### Instructions for the task
Go through the records below and return each line that has "only" in it.

Data extracted from a collection
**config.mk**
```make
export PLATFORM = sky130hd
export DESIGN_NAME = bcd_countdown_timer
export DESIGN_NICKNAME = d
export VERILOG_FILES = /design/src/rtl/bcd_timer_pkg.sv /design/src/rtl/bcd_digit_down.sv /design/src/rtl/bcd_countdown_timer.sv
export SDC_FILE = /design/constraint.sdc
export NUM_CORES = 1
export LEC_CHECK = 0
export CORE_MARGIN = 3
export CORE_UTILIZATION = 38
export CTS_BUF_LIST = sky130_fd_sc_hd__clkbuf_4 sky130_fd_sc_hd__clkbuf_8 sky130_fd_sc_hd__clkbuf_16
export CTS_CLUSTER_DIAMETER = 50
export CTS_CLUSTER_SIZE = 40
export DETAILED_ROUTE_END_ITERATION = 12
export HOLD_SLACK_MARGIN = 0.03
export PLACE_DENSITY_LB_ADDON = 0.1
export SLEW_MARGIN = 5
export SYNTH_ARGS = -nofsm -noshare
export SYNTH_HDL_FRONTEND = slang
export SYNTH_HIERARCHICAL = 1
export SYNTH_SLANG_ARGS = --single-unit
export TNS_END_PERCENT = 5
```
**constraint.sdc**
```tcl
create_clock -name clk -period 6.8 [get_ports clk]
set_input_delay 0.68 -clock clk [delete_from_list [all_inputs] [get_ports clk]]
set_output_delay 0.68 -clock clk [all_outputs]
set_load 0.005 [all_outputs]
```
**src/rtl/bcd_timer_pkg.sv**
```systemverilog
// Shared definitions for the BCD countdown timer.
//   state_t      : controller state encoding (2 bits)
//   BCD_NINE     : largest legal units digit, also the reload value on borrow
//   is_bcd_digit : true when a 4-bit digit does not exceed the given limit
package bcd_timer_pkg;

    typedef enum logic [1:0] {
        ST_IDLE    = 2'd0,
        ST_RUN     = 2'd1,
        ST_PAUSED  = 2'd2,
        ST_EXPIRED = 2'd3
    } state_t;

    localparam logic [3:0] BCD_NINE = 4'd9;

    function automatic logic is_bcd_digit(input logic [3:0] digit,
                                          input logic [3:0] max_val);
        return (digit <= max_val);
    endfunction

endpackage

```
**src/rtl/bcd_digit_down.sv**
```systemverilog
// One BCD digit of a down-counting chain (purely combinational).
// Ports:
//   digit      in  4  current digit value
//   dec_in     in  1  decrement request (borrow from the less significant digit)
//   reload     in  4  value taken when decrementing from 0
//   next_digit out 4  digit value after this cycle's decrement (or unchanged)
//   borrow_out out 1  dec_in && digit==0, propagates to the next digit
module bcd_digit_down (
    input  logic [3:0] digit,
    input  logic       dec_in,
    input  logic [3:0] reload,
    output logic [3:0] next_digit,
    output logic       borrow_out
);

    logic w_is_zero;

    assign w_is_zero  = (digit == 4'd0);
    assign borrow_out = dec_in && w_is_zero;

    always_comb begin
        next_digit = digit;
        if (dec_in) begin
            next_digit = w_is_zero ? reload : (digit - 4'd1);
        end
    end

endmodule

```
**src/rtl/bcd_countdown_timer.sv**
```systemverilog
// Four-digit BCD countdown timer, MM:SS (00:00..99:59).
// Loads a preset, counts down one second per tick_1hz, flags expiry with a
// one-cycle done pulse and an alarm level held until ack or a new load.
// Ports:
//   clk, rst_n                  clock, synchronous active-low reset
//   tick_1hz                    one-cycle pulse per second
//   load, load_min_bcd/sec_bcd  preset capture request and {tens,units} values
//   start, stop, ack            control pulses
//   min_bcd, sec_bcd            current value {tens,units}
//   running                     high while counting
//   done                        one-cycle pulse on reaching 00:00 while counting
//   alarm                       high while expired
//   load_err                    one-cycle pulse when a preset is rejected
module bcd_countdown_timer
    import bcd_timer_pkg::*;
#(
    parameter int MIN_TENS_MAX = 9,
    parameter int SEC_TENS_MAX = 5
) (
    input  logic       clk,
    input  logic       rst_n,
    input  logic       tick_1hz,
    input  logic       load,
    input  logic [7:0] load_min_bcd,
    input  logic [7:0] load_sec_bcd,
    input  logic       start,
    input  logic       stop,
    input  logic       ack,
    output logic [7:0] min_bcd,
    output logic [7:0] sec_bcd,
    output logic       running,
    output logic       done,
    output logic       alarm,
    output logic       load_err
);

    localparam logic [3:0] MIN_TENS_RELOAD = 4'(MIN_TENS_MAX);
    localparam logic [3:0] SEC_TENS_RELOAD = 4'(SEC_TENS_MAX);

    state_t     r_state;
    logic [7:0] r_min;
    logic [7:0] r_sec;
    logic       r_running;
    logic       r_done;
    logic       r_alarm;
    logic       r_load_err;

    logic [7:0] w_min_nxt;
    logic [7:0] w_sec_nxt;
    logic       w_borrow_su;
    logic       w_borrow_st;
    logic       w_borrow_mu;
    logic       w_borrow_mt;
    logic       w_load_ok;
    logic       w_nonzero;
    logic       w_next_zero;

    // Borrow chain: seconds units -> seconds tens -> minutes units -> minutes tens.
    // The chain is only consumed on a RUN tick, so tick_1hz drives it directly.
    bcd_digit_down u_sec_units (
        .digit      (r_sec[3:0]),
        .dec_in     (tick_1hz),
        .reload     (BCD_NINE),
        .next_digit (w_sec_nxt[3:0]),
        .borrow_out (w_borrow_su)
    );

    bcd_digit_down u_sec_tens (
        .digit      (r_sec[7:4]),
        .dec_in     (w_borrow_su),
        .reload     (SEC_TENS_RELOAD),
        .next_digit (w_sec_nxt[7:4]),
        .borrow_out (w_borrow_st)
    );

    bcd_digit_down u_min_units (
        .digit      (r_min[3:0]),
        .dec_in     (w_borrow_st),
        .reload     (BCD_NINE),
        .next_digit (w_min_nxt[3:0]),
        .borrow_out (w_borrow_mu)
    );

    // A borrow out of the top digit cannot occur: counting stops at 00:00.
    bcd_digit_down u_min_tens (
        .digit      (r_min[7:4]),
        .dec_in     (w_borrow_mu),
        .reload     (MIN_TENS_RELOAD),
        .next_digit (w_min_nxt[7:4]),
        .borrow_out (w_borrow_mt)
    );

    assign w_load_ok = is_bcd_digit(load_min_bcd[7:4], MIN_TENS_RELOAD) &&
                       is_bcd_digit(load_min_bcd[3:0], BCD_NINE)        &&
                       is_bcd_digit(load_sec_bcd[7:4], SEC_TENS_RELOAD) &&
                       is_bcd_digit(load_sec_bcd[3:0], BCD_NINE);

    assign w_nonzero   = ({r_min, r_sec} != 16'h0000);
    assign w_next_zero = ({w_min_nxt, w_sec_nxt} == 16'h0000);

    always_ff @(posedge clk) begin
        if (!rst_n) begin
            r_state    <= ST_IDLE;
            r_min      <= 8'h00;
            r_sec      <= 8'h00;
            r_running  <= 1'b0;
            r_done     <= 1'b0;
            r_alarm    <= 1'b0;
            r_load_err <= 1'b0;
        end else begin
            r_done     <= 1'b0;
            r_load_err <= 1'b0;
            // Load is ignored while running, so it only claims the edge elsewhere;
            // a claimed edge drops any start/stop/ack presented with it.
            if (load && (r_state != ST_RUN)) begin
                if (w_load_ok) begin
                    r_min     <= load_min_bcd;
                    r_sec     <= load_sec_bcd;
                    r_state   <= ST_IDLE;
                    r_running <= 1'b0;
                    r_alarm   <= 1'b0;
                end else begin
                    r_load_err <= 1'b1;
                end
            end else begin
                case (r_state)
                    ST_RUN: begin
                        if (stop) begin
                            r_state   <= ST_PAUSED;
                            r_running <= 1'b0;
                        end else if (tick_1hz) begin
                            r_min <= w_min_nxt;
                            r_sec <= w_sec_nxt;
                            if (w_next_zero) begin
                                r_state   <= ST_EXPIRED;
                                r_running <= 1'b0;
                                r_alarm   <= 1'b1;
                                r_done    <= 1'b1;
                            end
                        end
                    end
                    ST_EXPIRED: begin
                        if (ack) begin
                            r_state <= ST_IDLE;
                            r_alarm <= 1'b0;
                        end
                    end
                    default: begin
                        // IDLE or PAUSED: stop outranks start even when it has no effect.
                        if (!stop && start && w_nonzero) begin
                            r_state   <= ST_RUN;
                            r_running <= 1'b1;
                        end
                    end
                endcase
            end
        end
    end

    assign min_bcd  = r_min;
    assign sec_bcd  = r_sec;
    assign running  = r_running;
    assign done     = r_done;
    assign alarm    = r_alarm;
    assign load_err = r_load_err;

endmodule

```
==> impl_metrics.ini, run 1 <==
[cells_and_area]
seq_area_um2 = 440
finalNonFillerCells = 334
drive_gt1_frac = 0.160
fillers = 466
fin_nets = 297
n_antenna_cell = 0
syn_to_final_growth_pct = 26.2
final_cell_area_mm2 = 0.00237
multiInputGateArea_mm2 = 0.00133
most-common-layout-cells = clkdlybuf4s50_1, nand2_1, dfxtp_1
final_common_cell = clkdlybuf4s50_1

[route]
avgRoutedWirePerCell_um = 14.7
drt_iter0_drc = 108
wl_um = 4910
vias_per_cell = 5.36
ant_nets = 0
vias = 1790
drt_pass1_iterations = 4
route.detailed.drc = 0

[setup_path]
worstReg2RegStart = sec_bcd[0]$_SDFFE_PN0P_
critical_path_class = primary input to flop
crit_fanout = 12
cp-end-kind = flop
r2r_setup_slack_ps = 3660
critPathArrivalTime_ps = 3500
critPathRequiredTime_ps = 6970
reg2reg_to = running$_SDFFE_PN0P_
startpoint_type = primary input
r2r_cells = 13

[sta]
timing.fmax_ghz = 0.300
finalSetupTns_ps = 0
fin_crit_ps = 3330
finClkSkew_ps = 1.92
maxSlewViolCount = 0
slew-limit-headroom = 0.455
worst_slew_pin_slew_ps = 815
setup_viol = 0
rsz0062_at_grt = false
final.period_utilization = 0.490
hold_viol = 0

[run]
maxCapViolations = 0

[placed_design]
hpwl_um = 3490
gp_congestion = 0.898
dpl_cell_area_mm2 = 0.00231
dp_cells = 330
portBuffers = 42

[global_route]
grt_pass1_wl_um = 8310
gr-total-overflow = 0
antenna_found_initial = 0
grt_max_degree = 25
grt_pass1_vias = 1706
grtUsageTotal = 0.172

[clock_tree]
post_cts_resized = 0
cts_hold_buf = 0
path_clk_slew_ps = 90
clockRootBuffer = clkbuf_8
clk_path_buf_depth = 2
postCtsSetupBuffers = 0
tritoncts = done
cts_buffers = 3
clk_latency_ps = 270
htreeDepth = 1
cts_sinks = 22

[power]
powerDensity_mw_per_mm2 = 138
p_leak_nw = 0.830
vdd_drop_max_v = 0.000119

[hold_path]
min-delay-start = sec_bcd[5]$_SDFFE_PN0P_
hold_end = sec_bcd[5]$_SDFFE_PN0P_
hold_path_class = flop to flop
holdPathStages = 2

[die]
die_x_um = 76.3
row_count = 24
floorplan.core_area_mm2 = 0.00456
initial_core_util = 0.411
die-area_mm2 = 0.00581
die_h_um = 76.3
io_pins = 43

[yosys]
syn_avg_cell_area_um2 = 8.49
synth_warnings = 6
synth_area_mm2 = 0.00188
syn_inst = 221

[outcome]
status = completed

### Solved exercise
    // The chain is only consumed on a RUN tick, so tick_1hz drives it directly.
            // Load is ignored while running, so it only claims the edge elsewhere;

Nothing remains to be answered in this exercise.